Collected data
### src/common/rv32_types_pkg.sv
// Declares the RV32 data word and memory opcode types shared by the RTL and the bench

package rv32_types_pkg;

    // One architectural data word
    typedef logic [31:0] rv32_word;

    // Memory operation on the data port
    // Loads and stores follow the RV32I mnemonics
    typedef enum logic [3:0] {
        MEM_NONE = 4'd0,
        // Sign-extended loads
        MEM_LB   = 4'd1,
        MEM_LH   = 4'd2,
        MEM_LW   = 4'd3,
        // Zero-extended loads
        MEM_LBU  = 4'd4,
        MEM_LHU  = 4'd5,
        // Stores
        MEM_SB   = 4'd6,
        MEM_SH   = 4'd7,
        MEM_SW   = 4'd8
    } mem_op_t;

endpackage

### src/common/rv32_mem_pkg.sv
// Declares the main memory organization and port handshake states for the memory and both ports

package rv32_mem_pkg;

    // Depth of the memory in 32-bit words
    localparam int unsigned NUM_WORDS = 1024;

    // Word address width
    localparam int unsigned ADDR_WIDTH = $clog2(NUM_WORDS);

    // Byte lanes per word with one bank each
    localparam int unsigned NUM_LANES = 4;

    // Wishbone slave handshake
    // PORT_RESP lasts one cycle and carries ack or err
    typedef enum logic {
        PORT_IDLE = 1'b0,
        PORT_RESP = 1'b1
    } port_state_t;

endpackage

### src/logic/instr_port.sv
// Wishbone classic slave that checks each fetch address and reads one word from memory

module instr_port (
    input  logic                                clk,
    input  logic                                rst_n,
    // Wishbone slave
    input  logic                                i_cyc,
    input  logic                                i_stb,
    input  logic [31:0]                         i_adr,
    output rv32_types_pkg::rv32_word            i_dat_r,
    output logic                                i_ack,
    output logic                                i_err,
    // Memory request
    output logic                                fetch_en,
    output logic [rv32_mem_pkg::ADDR_WIDTH-1:0] fetch_addr,
    input  rv32_types_pkg::rv32_word            fetch_rdata
);

    import rv32_mem_pkg::*;

    port_state_t state;
    logic        accept;
    logic        aligned;
    logic        in_range;
    logic        legal;

    assign accept   = (state == PORT_IDLE) && i_cyc && i_stb;
    assign aligned  = (i_adr[1:0] == 2'b00);
    assign in_range = (i_adr[31:2] < 30'(NUM_WORDS));
    assign legal    = aligned && in_range;

    // Read issued only in the accepting cycle of a legal fetch
    assign fetch_en   = accept && legal;
    assign fetch_addr = i_adr[ADDR_WIDTH+1:2];

    // Bank output register holds the word during the ack cycle
    assign i_dat_r = fetch_rdata;

    always_ff @(posedge clk) begin
        if (!rst_n) begin
            state <= PORT_IDLE;
            i_ack <= 1'b0;
            i_err <= 1'b0;
        end else begin
            case (state)
                PORT_IDLE: begin
                    if (accept) begin
                        state <= PORT_RESP;
                        i_ack <= legal;
                        i_err <= !legal;
                    end
                end
                PORT_RESP: begin
                    // The held stb is ignored here
                    state <= PORT_IDLE;
                    i_ack <= 1'b0;
                    i_err <= 1'b0;
                end
                default: begin
                    state <= PORT_IDLE;
                    i_ack <= 1'b0;
                    i_err <= 1'b0;
                end
            endcase
        end
    end

endmodule

### config.mk
export PLATFORM = sky130hd
export DESIGN_NAME = instr_port
export DESIGN_NICKNAME = d
export VERILOG_FILES = /design/src/common/rv32_types_pkg.sv /design/src/common/rv32_mem_pkg.sv /design/src/logic/instr_port.sv
export SDC_FILE = /design/constraint.sdc
export NUM_CORES = 1
export LEC_CHECK = 0
export BUFFER_PORTS_ARGS = -buffer_cell sky130_fd_sc_hd__buf_2
export CAP_MARGIN = 20
export CORE_MARGIN = 4
export CORE_UTILIZATION = 20
export CTS_CLUSTER_SIZE = 40
export DETAILED_ROUTE_END_ITERATION = 6
export GPL_TIMING_DRIVEN = 0
export HOLD_SLACK_MARGIN = 0.06
export PLACE_DENSITY = 0.76
export SKIP_LAST_GASP = 1
export SLEW_MARGIN = 10
export SYNTH_ARGS = -nofsm -noshare
export SYNTH_HDL_FRONTEND = slang
export SYNTH_SLANG_ARGS = --single-unit
### constraint.sdc
create_clock -name clk -period 1.62 [get_ports clk]
set_input_delay 0.243 -clock clk [delete_from_list [all_inputs] [get_ports clk]]
set_output_delay 0.243 -clock clk [all_outputs]
set_load 0.01 [all_outputs]
; Yosys cells after proc, flatten, opt, wreduce, memory -nomap -nowiden
; Cells that the tools add are included.
[word_totals]
regBits = 3
input_bits = 68
output_inout_bits = 45
elab_cells = 18
[op_classes]
order_cmp = 1
n_eq_ne = 1
muxes = 6
bitwise = 1
reduce_logical = 6
[ops]
columns = cell, n
row1 = $lt A30 B11 Y1 const B, 1
row2 = $pmux W1 S2, 3
row3 = $logic_and A1 B1 Y1, 4
row4 = $mux W1, 3
row5 = $logic_not A2 Y1, 1
row6 = $ne A2 B2 Y1 const B, 1
row7 = $logic_not A1 Y1, 1
row8 = $not A1 Y1, 1

; Depth between registers and ports, before layout
[logic_depth]
ltp_word = 5
mapped_depth = 3
mapped_depth_nobuf = 3

; Worst setup path after synthesis
; OpenSTA, ideal clock, no wires.
[synth_timing]
kind = input-to-output
startpoint = input i_adr[25]
endpoint = output fetch_en
t_arrival_ns = 1.526
required_ns = 1.377
path_slack_ns = -0.149
stages = 3
n_path_buf = 0
path_cell_list = or4_1 -> or4_4 -> nor3_1
[synth_via]
elab_chain_len = 3
[synth_rtl]
columns = item, line_no
row1 = "start, declared", instr_port.sv:9  ; input logic [31:0] i_adr,
row2 = $lt A30 B11 Y1, instr_port.sv:29  ; assign in_range = (i_adr[31:2] < 30'(NUM_WORDS));
row3 = $logic_and A1 B1 Y1, instr_port.sv:30  ; assign legal = aligned && in_range;
row4 = $logic_and A1 B1 Y1, instr_port.sv:33  ; assign fetch_en = accept && legal;
row5 = "end, declared", instr_port.sv:14  ; output logic fetch_en,
; Every way passes these cells.

; Final worst setup path
; Ends and elaborated chain as after synthesis.

==> metrics.cfg <==
[run_status]
status = complete, but fails checks
failed_checks = setup timing

[job]
maxCapViolations = 0

[sta]
min_period_over_period = 1.16
clock.fmax_ghz = 0.531
hold_slack_ns = 0.317
rsz0062_at_grt = yes
worst_slack_ns = -0.264
final_hold_viol_count = 0
max_slew_margin = 0.833
slew_viol_final = 0
worstMarginPinSlew_ns = 0.248
finalSetupViolCount = 1
fin_worst_skew_ns = 0.00183
fin_crit_ns = 1.88

[hold_path]
hp-class = input pin to flop
worstHoldStart = i_cyc
hold_end = state
holdPathStages = 3

[routing]
vias_per_cell = 3.79
wl_met1_um = 451
wire_per_inst_um = 9.79
drt_iter0_drc = 3
route.detailed.drc = 0
routed.top_layer = met4
dr_wl_met2_um = 823
first_pass_iters = 2
wl_um = 1600
wl_met3_um = 311
vias = 618
ant_nets = 0

[placed_design]
place_congestion = 0.676
dp_slack_ns = -0.279
numPortBuffers = 70

[power]
switching_share = 0.274
leakage_nw = 0.545
p_sw_mw = 0.111
p_comb_frac = 0.485
power.share.sequential = 0.194
p_int_mw = 0.295
irDropWorstVdd_uv = 201
clkPwrFrac = 0.320
powerDensity_nw_per_um2 = 448

[global_route]
grt_pass1_vias = 589
overflow = 0
grt_usage = 0.0859
antenna_found_initial = 0
grt_start_max_net_pins = 4
grt_pass1_wl_um = 2230

[worst_setup_path]
r2r_end = i_err
arrival_ns = 1.64
critPathKind = input pin to output port
end_kind = output port
reg2reg_from = state
regToRegSetupSlack_ns = 0.79
cp-start-kind = input pin
worstRegToRegCells = 3
crit_fanout = 3
crit_required_ns = 1.38

[synth]
ys_seq_area_frac = 0.125
syn_inst = 61
syn_nets = 129
synth_seq_cells = 3
avgSynthCellArea_um2 = 7.90
syn_area_um2 = 482
synthDistinctLibCells = 14
ys_warn_count = 0

[cts]
clock_sinks = 3
h-tree-depth = 1
cts-buffers-inserted = 3
clk_pin_slew_ns = 0.04
clockRootBuffer = clkbuf_4
cts_resized = 0
post_cts_buffers = 0
cts_tree = done
clk_latency_ns = 0.23
cts_buffer_depth = 2
cts_hold_buffers = 0

[cells_and_area]
fin_nets = 204
area_growth_syn_to_layout_pct = 87.8
n_antenna_cell = 0
drive_gt1_frac = 0.874
nFillCells = 256

[die]
die_y_um = 57.1
dieArea_um2 = 3260
num_rows = 17
die_w_um = 57.1
ios = 113
start_util = 0.214
core_um2 = 2250

[placed cells by master, fill, tap and decap left out]
cell type and count:
buf_2 70, buf_4 42, nor4_1 4, clkbuf_4 3, dfxtp_1 3, nor2_1 2
nand4_1 1, or4_1 1, nand2_1 1, or4_4 1, nor3_4 1, nand2b_1 1
nand4b_1 1, o31ai_2 1, a21oi_1 1, o21a_1 1, clkbuf_1 1
[power groups by stage]
stage               combinational, mW  sequential [mW]  clock [mW]
floorplan                       0.116           0.0807           0
CTS                             0.200           0.0789       0.138
detailed placement              0.199           0.0800           0
global route                    0.214           0.0794       0.143
global placement                0.197           0.0799           0
finish                          0.197           0.0788       0.130
[cells by family (layout without fill, tap and decap cells)]
kind of cell / Yosys count / count (layout) / share of synthesized area
buffers and inverters: 42 / 116 / 0.655
AO/OA/AOI/OAI: 3 / 3 / 0.0519
flip-flops: 3 / 3 / 0.125
AND/OR/NAND/NOR: 13 / 13 / 0.169
[synthesized netlist by cell type (all sizes together)]
library cell  count  area [µm²]
dfxtp             3        60.1
nand4             1        6.26
nand2b            1        6.26
buf              42         315
o31ai             1        12.5
nor4              4        25.0
nand2             1        3.75
a21oi             1        5.00
nor2              2        7.51
nor3              1        5.00
nand4b            1        8.76
o21a              1        7.51
or4               2        18.8
[layout make-up]
cell class              instances  area (µm²)  share of cell area
plain buffers                  42         315               0.349
flip-flops and latches          3        60.1              0.0664
repair buffers                 70         350               0.387
clock buffers                   4        26.3              0.0290
well taps                      28        35.0              0.0387
multi-input cells              16         118               0.130
[critical path: stages]
cell and delay [ns]:
buf_2 0.09, or4_1 0.51, or4_4 0.53, nor3_4 0.12, buf_2 0.15
[per-layer routing]
metal / vias to the layer above / GRT usage
met5: - / 0
met4: 0 / 0.0397
met3: 2 / 0.0633
met2: 53 / 0.150
met1: 250 / 0.0725
li1: 313 / -
[flip-flops by register name, indices dropped and copies added (netlist names)]
signal  flops
i_err       1
state       1
i_ack       1
[through the flow]
step                total power, mW  instance area [µm²]  utilization  TNS, ns  instances
floorplan                     0.196                  493            -  -0.0481         61
global placement              0.277                  878        0.390   -0.380        159
detailed placement            0.279                  878        0.390   -0.400        159
CTS                           0.416                  905        0.401   -0.277        163
global route                  0.437                  905        0.401   -0.306        163
finish                        0.406                  905        0.401   -0.264        163
[worst max path at each step]
stage | from | end | slack, ns | cells after the start
final | i_adr[25] | fetch_en | -0.26 | 5
after global routing | i_adr[25] | fetch_en | -0.31 | 5
after CTS | i_adr[25] | fetch_en | -0.28 | 5
after detailed placement | i_adr[25] | fetch_en | -0.28 | 5
after global placement | i_adr[25] | fetch_en | -0.28 | 5
after floorplan | i_adr[25] | fetch_en | -0.05 | 3
No activity file was read; power rests on OpenSTA's default activity.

*What to produce*. Copy exactly the stretch of data above from the line with "[worst_setup_path]" through the line with "cts_resized = 0", and omit all other lines.

*Answer for the task*.
[worst_setup_path]
r2r_end = i_err
arrival_ns = 1.64
critPathKind = input pin to output port
end_kind = output port
reg2reg_from = state
regToRegSetupSlack_ns = 0.79
cp-start-kind = input pin
worstRegToRegCells = 3
crit_fanout = 3
crit_required_ns = 1.38

[synth]
ys_seq_area_frac = 0.125
syn_inst = 61
syn_nets = 129
synth_seq_cells = 3
avgSynthCellArea_um2 = 7.90
syn_area_um2 = 482
synthDistinctLibCells = 14
ys_warn_count = 0

[cts]
clock_sinks = 3
h-tree-depth = 1
cts-buffers-inserted = 3
clk_pin_slew_ns = 0.04
clockRootBuffer = clkbuf_4
cts_resized = 0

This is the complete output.